Dan blijkt Asinga opnieuw eigendom te zijn van de Lewes van Middelstum. Bij een boedelscheiding van dat jaar van de nalatenschap van Johan Lewe en Amalia Maria Clant, heer en vrouwe van Middelstum, verkreeg Reint Jan Lewe, onder meer Asinga. In 1739 ging hij een ruil aan met Wendela Juliana van Berum en haar man Evert Lewe, waarbij Wendela het huis Asinga met hoven, grachten en plantages verkreeg. Kort daarop droeg zij Asinga weer over aan Reint Jan Lewe, die in 1742 ongehuwd stierf. Zijn broer Edzard Jacob erfde Ewsum, Asinga en de borgstede Menteda waarvan het huis al gesloopt was. Ook Asinga werd in 1744 op afbraak verkocht en afgebroken. Alleen het poortgebouw en een oude schuur bleven gespaard. Van de bewoning van het poortgebouw is daarna eerst niets bekend. In de jaren 1798-1800 werd het herhaaldelijk te huur aangeboden, maar de belangstelling was niet groot. Het bleef in bezit van de familie Lewe. In 1811 werd Edzard Jacob Lewe maire van Middelstum en in 1813 schout. Gemeente-secretaris werd Fraçois Plaat, getrouwd met Cornelia Pauline Klein van Willengen. Zij hebben Asinga bewoond tot 1858. Toen Plaat in 1815 zelf schout werd en zijn gezin toenam, werd de poortruimte volgebouwd en werden ook verbouwingen aangebracht.

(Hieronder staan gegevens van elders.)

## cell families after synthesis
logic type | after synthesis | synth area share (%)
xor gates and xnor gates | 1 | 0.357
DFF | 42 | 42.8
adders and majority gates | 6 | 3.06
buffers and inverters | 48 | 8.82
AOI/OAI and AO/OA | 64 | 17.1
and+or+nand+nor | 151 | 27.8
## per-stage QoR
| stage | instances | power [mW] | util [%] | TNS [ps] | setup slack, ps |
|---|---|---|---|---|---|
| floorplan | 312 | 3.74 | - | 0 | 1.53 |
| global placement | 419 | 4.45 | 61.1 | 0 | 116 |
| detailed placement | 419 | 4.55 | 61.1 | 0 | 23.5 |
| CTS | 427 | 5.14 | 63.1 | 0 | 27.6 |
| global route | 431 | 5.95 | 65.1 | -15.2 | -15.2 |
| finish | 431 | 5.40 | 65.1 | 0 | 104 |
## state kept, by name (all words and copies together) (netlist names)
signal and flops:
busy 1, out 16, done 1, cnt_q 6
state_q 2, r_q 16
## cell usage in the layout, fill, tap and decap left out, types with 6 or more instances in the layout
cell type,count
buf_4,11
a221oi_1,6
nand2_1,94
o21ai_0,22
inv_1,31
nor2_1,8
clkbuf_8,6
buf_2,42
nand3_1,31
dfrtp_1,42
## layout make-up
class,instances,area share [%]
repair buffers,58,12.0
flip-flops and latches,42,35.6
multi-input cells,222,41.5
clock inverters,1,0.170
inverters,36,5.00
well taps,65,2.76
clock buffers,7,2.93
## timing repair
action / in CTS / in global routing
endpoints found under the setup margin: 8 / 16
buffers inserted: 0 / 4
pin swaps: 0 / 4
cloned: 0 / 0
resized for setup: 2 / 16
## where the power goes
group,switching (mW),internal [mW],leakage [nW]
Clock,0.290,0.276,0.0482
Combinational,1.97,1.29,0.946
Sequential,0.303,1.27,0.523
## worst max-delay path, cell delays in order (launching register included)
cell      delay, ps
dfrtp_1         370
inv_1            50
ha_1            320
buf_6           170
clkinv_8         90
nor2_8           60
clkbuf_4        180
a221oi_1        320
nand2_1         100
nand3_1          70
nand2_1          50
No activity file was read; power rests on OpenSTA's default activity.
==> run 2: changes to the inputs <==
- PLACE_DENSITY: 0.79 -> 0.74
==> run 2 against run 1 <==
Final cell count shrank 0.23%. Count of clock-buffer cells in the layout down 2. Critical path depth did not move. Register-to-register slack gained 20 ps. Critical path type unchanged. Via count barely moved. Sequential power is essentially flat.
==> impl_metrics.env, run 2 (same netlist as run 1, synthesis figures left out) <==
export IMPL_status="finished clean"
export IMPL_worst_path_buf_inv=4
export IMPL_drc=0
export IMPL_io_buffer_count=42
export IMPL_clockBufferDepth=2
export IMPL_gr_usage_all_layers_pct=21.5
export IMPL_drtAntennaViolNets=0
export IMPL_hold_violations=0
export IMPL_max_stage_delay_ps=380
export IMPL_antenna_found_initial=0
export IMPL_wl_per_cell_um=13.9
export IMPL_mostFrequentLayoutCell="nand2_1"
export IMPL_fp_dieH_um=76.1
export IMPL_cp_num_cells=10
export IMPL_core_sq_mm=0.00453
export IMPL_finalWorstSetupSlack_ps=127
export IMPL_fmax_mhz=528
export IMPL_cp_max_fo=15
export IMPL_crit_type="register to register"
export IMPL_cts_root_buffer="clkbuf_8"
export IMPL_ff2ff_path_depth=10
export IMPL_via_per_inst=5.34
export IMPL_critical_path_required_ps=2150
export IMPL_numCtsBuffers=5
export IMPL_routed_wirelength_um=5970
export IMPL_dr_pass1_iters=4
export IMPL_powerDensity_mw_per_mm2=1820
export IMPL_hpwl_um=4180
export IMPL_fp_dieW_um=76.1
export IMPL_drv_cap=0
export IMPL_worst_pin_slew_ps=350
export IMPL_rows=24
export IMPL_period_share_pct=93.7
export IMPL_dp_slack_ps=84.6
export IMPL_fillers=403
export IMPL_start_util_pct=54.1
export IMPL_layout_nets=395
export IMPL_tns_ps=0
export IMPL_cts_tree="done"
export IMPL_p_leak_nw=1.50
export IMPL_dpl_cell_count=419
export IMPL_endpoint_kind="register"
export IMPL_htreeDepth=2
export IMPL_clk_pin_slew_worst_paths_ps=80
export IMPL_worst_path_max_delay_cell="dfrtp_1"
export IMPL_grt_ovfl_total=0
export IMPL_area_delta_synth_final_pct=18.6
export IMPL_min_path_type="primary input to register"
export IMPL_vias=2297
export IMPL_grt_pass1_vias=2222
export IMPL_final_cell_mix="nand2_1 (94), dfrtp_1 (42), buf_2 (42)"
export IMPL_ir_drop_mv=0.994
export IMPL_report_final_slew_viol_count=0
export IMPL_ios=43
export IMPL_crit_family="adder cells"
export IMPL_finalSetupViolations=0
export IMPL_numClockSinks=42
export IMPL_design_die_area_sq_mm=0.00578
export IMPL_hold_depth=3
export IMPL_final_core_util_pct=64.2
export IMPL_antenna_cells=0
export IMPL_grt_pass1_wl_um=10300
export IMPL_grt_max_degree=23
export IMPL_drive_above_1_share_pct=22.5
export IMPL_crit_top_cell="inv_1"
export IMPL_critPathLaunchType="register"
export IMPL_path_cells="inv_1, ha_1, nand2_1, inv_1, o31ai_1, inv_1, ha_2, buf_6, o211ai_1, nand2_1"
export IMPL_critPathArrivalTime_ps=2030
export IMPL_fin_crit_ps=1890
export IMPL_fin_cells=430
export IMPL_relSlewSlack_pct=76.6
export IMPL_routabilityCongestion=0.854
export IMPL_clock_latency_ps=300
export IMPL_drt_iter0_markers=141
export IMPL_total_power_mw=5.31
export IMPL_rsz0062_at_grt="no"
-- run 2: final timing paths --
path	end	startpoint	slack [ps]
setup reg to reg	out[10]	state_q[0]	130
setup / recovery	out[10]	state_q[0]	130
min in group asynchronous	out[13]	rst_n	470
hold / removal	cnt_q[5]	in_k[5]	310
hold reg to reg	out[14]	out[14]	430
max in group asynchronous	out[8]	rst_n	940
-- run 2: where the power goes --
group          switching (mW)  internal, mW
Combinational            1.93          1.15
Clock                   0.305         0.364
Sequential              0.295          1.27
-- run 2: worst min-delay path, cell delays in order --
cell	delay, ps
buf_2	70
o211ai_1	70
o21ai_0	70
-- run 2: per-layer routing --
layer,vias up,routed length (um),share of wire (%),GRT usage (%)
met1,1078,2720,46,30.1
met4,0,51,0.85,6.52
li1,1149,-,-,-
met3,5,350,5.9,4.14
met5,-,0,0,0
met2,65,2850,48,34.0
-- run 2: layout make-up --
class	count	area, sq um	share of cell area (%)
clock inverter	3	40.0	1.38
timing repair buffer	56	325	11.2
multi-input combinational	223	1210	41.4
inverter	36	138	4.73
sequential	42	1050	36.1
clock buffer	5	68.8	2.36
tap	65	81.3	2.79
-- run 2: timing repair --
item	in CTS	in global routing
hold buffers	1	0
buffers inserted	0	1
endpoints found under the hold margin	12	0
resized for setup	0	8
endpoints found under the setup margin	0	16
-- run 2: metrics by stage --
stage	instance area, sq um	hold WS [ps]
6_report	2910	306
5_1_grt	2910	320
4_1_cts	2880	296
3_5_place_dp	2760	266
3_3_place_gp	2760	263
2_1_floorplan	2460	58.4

In 1835 werd Asinga verkocht aan dr. E. Wichers, maar burgemeester Plaat bleef er wonen. Na diens dood hebben zijn zonen, dr H. Wichers en dr. J. S. Wichers er gewoond. In het voorjaar van 1863 werden aan de poort een ruim middenhuis en een grote schuur gebouwd met stalling voor paarden en vee. In 1869 en 1877 werden gedeelten van het terrein verkocht voor de stichting van een gereformeerde kerk en een school. In 1870 verkocht dr. Wichers het gehele noordelijke gedeelte met onder andere de poort en het zogenaamde rondeel. Koper werd S. J. Huizenga, van wie het in 1903 overging aan diens broer C. J. Huizenga. Deze overleed in 1917, zijn weduwe B. Wibbens in 1926.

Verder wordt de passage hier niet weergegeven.